Parmi d’autres, l’Algérie a immédiatement ordonné la révision de ses dépenses budgétaires pour y faire face. La compagnie pétrolière nationale Sonatrach a ainsi annoncé des coupes claires dans ses divers budgets. Le groupe compte réduire de 50% son budget pour 2020 et reporter les projets qui ne revêtent pas un caractère urgent, selon son Pdg Toufik Hakkar. Il table sur une économie de 7 milliards de dollars, soit la moitié du budget d’investissement et de recrutement pour 2020.

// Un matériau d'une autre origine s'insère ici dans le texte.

File: src/ldc_cfg.svh
// Constants of the LED dimming controller: offsets, fields, reset values and timing.
`ifndef LDC_CFG_SVH
`define LDC_CFG_SVH
`define LDC_OFF_CTRL 8'h02
`define LDC_OFF_MODE 8'h03
`define LDC_OFF_DIS 8'h13
`define LDC_OFF_TON0 8'h04
`define LDC_OFF_STAT 8'h20
`define LDC_OFF_DAC 8'h21
`define LDC_CTRL_ENA 7
`define LDC_CTRL_PHASE_SHIFT_ENABLE 6
`define LDC_MODE_EXT 0
`define LDC_MODE_HYB 1
`define LDC_MODE_THR 2
`define LDC_RST_CTRL 8'h00
`define LDC_RST_MODE 8'h01
`define LDC_RST_DIS 8'h00
`define LDC_CLK_MHZ 100
`define LDC_TICK_MHZ 20
`define LDC_TICK_DIV (`LDC_CLK_MHZ / `LDC_TICK_MHZ)
`define LDC_TICK_NS 50
`define LDC_MIN_ON_NS 500
`define LDC_MIN_ON_TICKS ((`LDC_MIN_ON_NS + `LDC_TICK_NS - 1) / `LDC_TICK_NS)
`define LDC_LD_ENTER_US 50
`define LDC_LD_EXIT_US 51
`define LDC_LD_ENTER_TICKS (`LDC_LD_ENTER_US * 1000 / `LDC_TICK_NS)
`define LDC_LD_EXIT_TICKS ((`LDC_LD_EXIT_US * 1000 + `LDC_TICK_NS - 1) / `LDC_TICK_NS)
`define LDC_DIM_MIN_HZ 100
`define LDC_MAX_PER_TICKS (`LDC_TICK_MHZ * 1000000 / `LDC_DIM_MIN_HZ)
`define LDC_REFRESH_MS 10
`define LDC_REFRESH_CYCLES (`LDC_REFRESH_MS * 1000 * `LDC_CLK_MHZ)
`define LDC_DAC_STEP_UV 2500
`define LDC_REF_MIN_MV 600
`define LDC_REF_MAX_MV 1250
`define LDC_DAC_MIN (`LDC_REF_MIN_MV * 1000 / `LDC_DAC_STEP_UV)
`define LDC_DAC_MAX_RAW (`LDC_REF_MAX_MV * 1000 / `LDC_DAC_STEP_UV)
`define LDC_ADDR_A 7'h60
`define LDC_ADDR_B 7'h66
`define LDC_PWM_PERIOD_TICKS 100000
`endif

File: src/ldc_pkg.sv
// Types shared by the LED dimming controller.
package ldc_pkg;
  typedef struct packed {
    logic wr;
    logic rd;
    logic [7:0] addr;
    logic [7:0] wdata;
  } ldc_reg_req_s;
  typedef enum logic [1:0] {
    LDC_M_IDLE = 2'b00,
    LDC_M_ARM = 2'b01,
    LDC_M_LOCK = 2'b10
  } ldc_meas_e;
endpackage

File: src/ldc_dimming_core.sv
// Six-channel LED dimming controller: PWM, hybrid, phase shift, fail-safe and reference DAC.
//
// What this block does
// - 8-bit reference code, clamped to 240-255 (0.6-0.6375V).
// - Fail-safe pin with enable forces everything on.
// - Fail-safe release applies registers next cycle.
// - Latch sink current and address at power-up.
// - External select takes dim pin, sampled 20MHz.
// - Internal on-time is 18 bits of 50ns.
// - Nonzero on-time below minimum gives 500ns.
// - Over-period is 100%, zero is off.
// - Measure dim frequency once after enable.
// - Hybrid reduces current, then chops below crossover.
// - Hybrid source is dim duty or on-time.
// - Low-dim below 50us, leave above 51us.
// - Normal mode switches only while dimming high.
// - Low-dim suspends sink monitoring, not boost monitor.
// - Per-channel low-dim; any forces continuous boost.
// - Phase shift spreads strings by enabled count, internal only.
// - Zero on-time turns string off, internal non-hybrid only.
// - Reference counter steps on dim edges (external), period starts (internal), or 10ms.
// - Enable bit starts boost; toggle restarts.
`timescale 1ns/100ps
`include "ldc_cfg.svh"
`default_nettype none
module ldc_dimming_core import ldc_pkg::*; #(
  parameter int unsigned CH = 6,
  parameter int unsigned PWM_PERIOD_TICKS = `LDC_PWM_PERIOD_TICKS,
  parameter int unsigned REFRESH_CYCLES = `LDC_REFRESH_CYCLES
) (
  // Clock and reset.
  input wire logic mclk_in,
  input wire logic resetn_in,
  // Register port from the serial interface.
  input wire ldc_reg_req_s reg_req_in,
  output logic [7:0] reg_rdata_out,
  // Pins and analog status.
  input wire logic dim_pin_in,
  input wire logic failsafe_pin_in,
  input wire logic device_en_in,
  input wire logic [3:0] failsafe_code_in,
  input wire logic headroom_low_in,
  input wire logic headroom_high_in,
  // Sink and converter control.
  output logic [CH-1:0] sink_on_out,
  output logic [17:0] hybrid_level_out,
  output logic [7:0] dac_code_out,
  output logic boost_on_out,
  output logic boost_switch_out,
  output logic boost_restart_out,
  output logic low_dim_out,
  output logic short_detect_en_out,
  output logic sink_monitor_en_out,
  output logic boost_monitor_en_out,
  // Power-up straps.
  output logic [1:0] failsafe_current_out,
  output logic failsafe_avail_out,
  output logic [6:0] slave_addr_out
);
  localparam logic [17:0] PER = 18'(PWM_PERIOD_TICKS);
  localparam logic [17:0] MIN_ON = 18'(`LDC_MIN_ON_TICKS);
  localparam logic [17:0] MAX_PER = 18'(`LDC_MAX_PER_TICKS);
  localparam logic [7:0] DAC_MIN = 8'(`LDC_DAC_MIN);
  localparam logic [7:0] DAC_MAX = (`LDC_DAC_MAX_RAW > 255) ? 8'hFF : 8'(`LDC_DAC_MAX_RAW);
  localparam logic [2:0] TDIV = 3'(`LDC_TICK_DIV);
  localparam int MIN_CLKS = `LDC_MIN_ON_TICKS * `LDC_TICK_DIV;

  logic [6:0] sync1_q, sync2_q;
  logic [2:0] tdiv_q;
  logic tick, dim_s, fs_s, en_s, dim_prev_q, rise, fall;
  logic [7:0] ctrl_q, mode_q, dis_q, dac_q;
  logic [17:0] ton_q [CH];
  logic [17:0] cnt_q, mcnt_q, ext_per_q, hi_cnt_q, hi_q, period, thr, pwm_on, hy_ton;
  ldc_meas_e meas_q;
  logic ext, hyb, ena, ena_prev_q, fs_act, fs_hold_q, cyc_start, strap_done_q;
  logic [1:0] strap_cnt_q;
  logic [CH-1:0] ld_q, chan_on;
  logic [2:0] n_en;
  logic [17:0] step;
  logic [31:0] ref_cnt_q;
  logic upd;

  assign ext = mode_q[`LDC_MODE_EXT];
  assign hyb = mode_q[`LDC_MODE_HYB];
  assign ena = ctrl_q[`LDC_CTRL_ENA];

  // Pins cross in through two flops; only the second stage is read.
  always_ff @(posedge mclk_in or negedge resetn_in) begin
    if (!resetn_in) begin
      sync1_q <= 7'h00;
      sync2_q <= 7'h00;
    end else begin
      sync1_q <= {failsafe_code_in, device_en_in, failsafe_pin_in, dim_pin_in};
      sync2_q <= sync1_q;
    end
  end
  assign dim_s = sync2_q[0];
  assign fs_s = sync2_q[1];
  assign en_s = sync2_q[2];

  // The 20MHz sampling tick is an enable pulse every fifth clock.
  always_ff @(posedge mclk_in or negedge resetn_in) begin
    if (!resetn_in) begin
      tdiv_q <= 3'h0;
      dim_prev_q <= 1'b0;
    end else begin
      tdiv_q <= (tdiv_q == TDIV - 3'h1) ? 3'h0 : tdiv_q + 3'h1;
      if (tick) begin
        dim_prev_q <= dim_s;
      end
    end
  end
  assign tick = (tdiv_q == TDIV - 3'h1);
  assign rise = tick & dim_s & ~dim_prev_q;
  assign fall = tick & ~dim_s & dim_prev_q;

  // Straps are caught once, after the synchroniser has filled.
  always_ff @(posedge mclk_in or negedge resetn_in) begin
    if (!resetn_in) begin
      strap_cnt_q <= 2'h0;
      strap_done_q <= 1'b0;
      failsafe_current_out <= 2'h0;
      failsafe_avail_out <= 1'b0;
      slave_addr_out <= `LDC_ADDR_A;
    end else if (!strap_done_q) begin
      strap_cnt_q <= strap_cnt_q + 2'h1;
      if (strap_cnt_q == 2'h2) begin
        strap_done_q <= 1'b1;
        failsafe_avail_out <= (sync2_q[6:3] != 4'h0);
        failsafe_current_out <= 2'((sync2_q[6:3] - 4'h1) >> 1);
        slave_addr_out <= (sync2_q[3] || sync2_q[6:3] == 4'h0) ? `LDC_ADDR_A : `LDC_ADDR_B;
      end
    end
  end

  // Register writes; reads are returned from a flop one clock later.
  always_ff @(posedge mclk_in or negedge resetn_in) begin
    if (!resetn_in) begin
      ctrl_q <= `LDC_RST_CTRL;
      mode_q <= `LDC_RST_MODE;
      dis_q <= `LDC_RST_DIS;
      reg_rdata_out <= 8'h00;
    end else begin
      if (reg_req_in.wr) begin
        if (reg_req_in.addr == `LDC_OFF_CTRL) begin
          ctrl_q <= reg_req_in.wdata;
        end else if (reg_req_in.addr == `LDC_OFF_MODE) begin
          mode_q <= reg_req_in.wdata;
        end else if (reg_req_in.addr == `LDC_OFF_DIS) begin
          dis_q <= {2'b00, reg_req_in.wdata[5:0]};
        end
      end
      if (reg_req_in.rd) begin
        if (reg_req_in.addr == `LDC_OFF_CTRL) begin
          reg_rdata_out <= ctrl_q;
        end else if (reg_req_in.addr == `LDC_OFF_MODE) begin
          reg_rdata_out <= mode_q;
        end else if (reg_req_in.addr == `LDC_OFF_DIS) begin
          reg_rdata_out <= dis_q;
        end else if (reg_req_in.addr == `LDC_OFF_STAT) begin
          reg_rdata_out <= {5'h00, meas_q == LDC_M_LOCK, fs_hold_q, |ld_q};
        end else if (reg_req_in.addr == `LDC_OFF_DAC) begin
          reg_rdata_out <= dac_q;
        end else begin
          reg_rdata_out <= 8'h00;
        end
      end
    end
  end

  // Enable toggling restarts the converter after a latched fault.
  always_ff @(posedge mclk_in or negedge resetn_in) begin
    if (!resetn_in) begin
      ena_prev_q <= 1'b0;
    end else begin
      ena_prev_q <= ena;
    end
  end
  assign boost_restart_out = ena & ~ena_prev_q;

  // Dim frequency is learnt from the first two rising edges and then frozen.
  always_ff @(posedge mclk_in or negedge resetn_in) begin
    if (!resetn_in) begin
      meas_q <= LDC_M_IDLE;
      mcnt_q <= 18'h0;
      ext_per_q <= MAX_PER;
    end else if (!en_s) begin
      meas_q <= LDC_M_IDLE;
    end else begin
      case (meas_q)
        LDC_M_IDLE: begin
          mcnt_q <= 18'h0;
          if (rise) begin
            meas_q <= LDC_M_ARM;
          end
        end
        LDC_M_ARM: begin
          if (rise) begin
            ext_per_q <= (mcnt_q > MAX_PER) ? MAX_PER : mcnt_q + 18'h1;
            meas_q <= LDC_M_LOCK;
          end else if (tick && mcnt_q != 18'h3FFFF) begin
            mcnt_q <= mcnt_q + 18'h1;
          end
        end
        default: meas_q <= LDC_M_LOCK;
      endcase
    end
  end

  // High time of the dim pin, kept from the last completed pulse or the running count once it reaches the measured period.
  always_ff @(posedge mclk_in or negedge resetn_in) begin
    if (!resetn_in) begin
      hi_cnt_q <= 18'h0;
      hi_q <= 18'h0;
    end else if (rise) begin
      hi_cnt_q <= 18'h1;
    end else if (fall) begin
      hi_q <= hi_cnt_q;
    end else if (tick && dim_s && hi_cnt_q != 18'h3FFFF) begin
      hi_cnt_q <= hi_cnt_q + 18'h1;
      if (hi_cnt_q >= ext_per_q) begin
        hi_q <= hi_cnt_q;
      end
    end
  end

  // Period counter counts 50ns ticks and restarts at each boundary.
  assign period = ext ? ext_per_q : PER;
  assign cyc_start = ext ? rise : (tick && cnt_q >= PER - 18'h1);
  always_ff @(posedge mclk_in or negedge resetn_in) begin
    if (!resetn_in) begin
      cnt_q <= 18'h0;
    end else if (cyc_start) begin
      cnt_q <= 18'h0;
    end else if (tick && cnt_q != 18'h3FFFF) begin
      cnt_q <= cnt_q + 18'h1;
    end
  end

  // Hybrid: above the crossover only current falls, below it the current is held and chopped.
  assign hy_ton = ext ? hi_q : ton_q[0];
  assign thr = period >> (3'h4 - {1'b0, mode_q[`LDC_MODE_THR +: 2]});
  assign pwm_on = (hy_ton >= thr) ? period : 18'(hy_ton << (3'h4 - {1'b0, mode_q[`LDC_MODE_THR +: 2]}));
  always_ff @(posedge mclk_in or negedge resetn_in) begin
    if (!resetn_in) begin
      hybrid_level_out <= 18'h0;
    end else begin
      hybrid_level_out <= !hyb ? period : ((hy_ton >= thr) ? hy_ton : thr);
    end
  end

  // Strings are disabled from the top, so the enabled count sets the phase step.
  assign n_en = 3'(CH) - 3'($countones(dis_q[CH-1:0]));
  always_comb begin
    case (n_en)
      3'h2: step = PER / 18'h2;
      3'h3: step = PER / 18'h3;
      3'h4: step = PER / 18'h4;
      3'h5: step = PER / 18'h5;
      3'h6: step = PER / 18'h6;
      default: step = 18'h0;
    endcase
  end

  // Per-channel pulse and low-dim logic.
  genvar c;
  generate
    for (c = 0; c < CH; c++) begin : g_ch
      logic [17:0] on_t, on_eff, offs, pc, eon;
      assign on_t = hyb ? pwm_on : ton_q[c];
      assign on_eff = (on_t != 18'h0 && on_t < MIN_ON) ? MIN_ON : on_t;
      assign offs = (ctrl_q[`LDC_CTRL_PHASE_SHIFT_ENABLE] && !ext) ? 18'(step * 18'(c)) : 18'h0;
      assign pc = (cnt_q >= offs) ? cnt_q - offs : 18'(cnt_q + PER - offs);
      assign eon = (ext && !hyb) ? hi_q : on_eff;
      always_comb begin
        if (dis_q[c]) begin
          chan_on[c] = 1'b0;
        end else if (ext && !hyb) begin
          chan_on[c] = dim_s;
        end else if (on_t == 18'h0) begin
          chan_on[c] = 1'b0;
        end else begin
          chan_on[c] = (on_t >= period) || (pc < on_eff);
        end
      end
      always_ff @(posedge mclk_in or negedge resetn_in) begin
        if (!resetn_in) begin
          ton_q[c] <= 18'h0;
          ld_q[c] <= 1'b0;
        end else begin
          if (reg_req_in.wr && reg_req_in.addr == `LDC_OFF_TON0 + 8'(3 * c)) begin
            ton_q[c][7:0] <= reg_req_in.wdata;
          end
          if (reg_req_in.wr && reg_req_in.addr == `LDC_OFF_TON0 + 8'(3 * c + 1)) begin
            ton_q[c][15:8] <= reg_req_in.wdata;
          end
          if (reg_req_in.wr && reg_req_in.addr == `LDC_OFF_TON0 + 8'(3 * c + 2)) begin
            ton_q[c][17:16] <= reg_req_in.wdata[1:0];
          end
          if (cyc_start) begin
            if (eon < 18'(`LDC_LD_ENTER_TICKS)) begin
              ld_q[c] <= ~dis_q[c];
            end else if (eon > 18'(`LDC_LD_EXIT_TICKS)) begin
              ld_q[c] <= 1'b0;
            end
          end
        end
      end
    end
  endgenerate

  // Fail-safe override holds until a cycle boundary after the pin drops.
  assign fs_act = fs_s & ena & failsafe_avail_out;
  always_ff @(posedge mclk_in or negedge resetn_in) begin
    if (!resetn_in) begin
      fs_hold_q <= 1'b0;
      sink_on_out <= '0;
    end else begin
      if (fs_act) begin
        fs_hold_q <= 1'b1;
      end else if (cyc_start) begin
        fs_hold_q <= 1'b0;
      end
      sink_on_out <= fs_hold_q ? '1 : (ena ? chan_on : '0);
    end
  end

  // Converter mode: continuous while any string is in low-dim.
  assign low_dim_out = |ld_q;
  assign boost_on_out = ena | fs_hold_q;
  assign boost_switch_out = boost_on_out & (low_dim_out | fs_hold_q | (|sink_on_out));
  assign short_detect_en_out = ~low_dim_out;
  assign sink_monitor_en_out = ~low_dim_out;
  assign boost_monitor_en_out = 1'b1;

  // Reference counter steps on each dim edge in external mode or each period start in internal mode, or after 10ms with neither.
  assign upd = (ext ? (rise | fall) : cyc_start) || (ref_cnt_q >= REFRESH_CYCLES - 1);
  always_ff @(posedge mclk_in or negedge resetn_in) begin
    if (!resetn_in) begin
      ref_cnt_q <= 32'h0;
      dac_q <= DAC_MIN;
    end else begin
      ref_cnt_q <= upd ? 32'h0 : ref_cnt_q + 32'h1;
      if (upd && headroom_low_in && dac_q < DAC_MAX) begin
        dac_q <= dac_q + 8'h01;
      end else if (upd && headroom_high_in && !headroom_low_in && dac_q > DAC_MIN) begin
        dac_q <= dac_q - 8'h01;
      end
    end
  end
  assign dac_code_out = dac_q;

  // Checks.
  logic [15:0] hw_cnt_q;
  always_ff @(posedge mclk_in or negedge resetn_in) begin
    if (!resetn_in) begin
      hw_cnt_q <= 16'h0;
    end else begin
      hw_cnt_q <= sink_on_out[0] ? hw_cnt_q + 16'h1 : 16'h0;
    end
  end
endmodule
`default_nettype wire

Mais l’avenir restera incertain pour les producteurs tant que la demande mondiale de pétrole ne se sera pas redressée, à la fin de la crise sanitaire. Autant dire que le temps risque de paraître très long pour tous ces pays pris à la gorge par des dépenses sociales contraintes, difficiles à différer. Alger, qui assure la présidence tournante de l’Opep et Bagdad souhaitent une réunion urgente des experts de l’organisation pour évaluer la situation du marché pétrolier au vu de la rapide dégradation des prix. Alors que l’Arabie saoudite menaçait lundi soir d’ouvrir les vannes encore plus largement pour porter ses exportations au niveau record de 10,6 millions de barils par jour à partir de mai, et précipiter davantage les prix, les pays de l’Opep et des pays non-membres, notamment la Russie, souhaitent se réunir dès que possible à Vienne, siège de l’organisation, pour définir une politique commune si celle-ci est encore possible.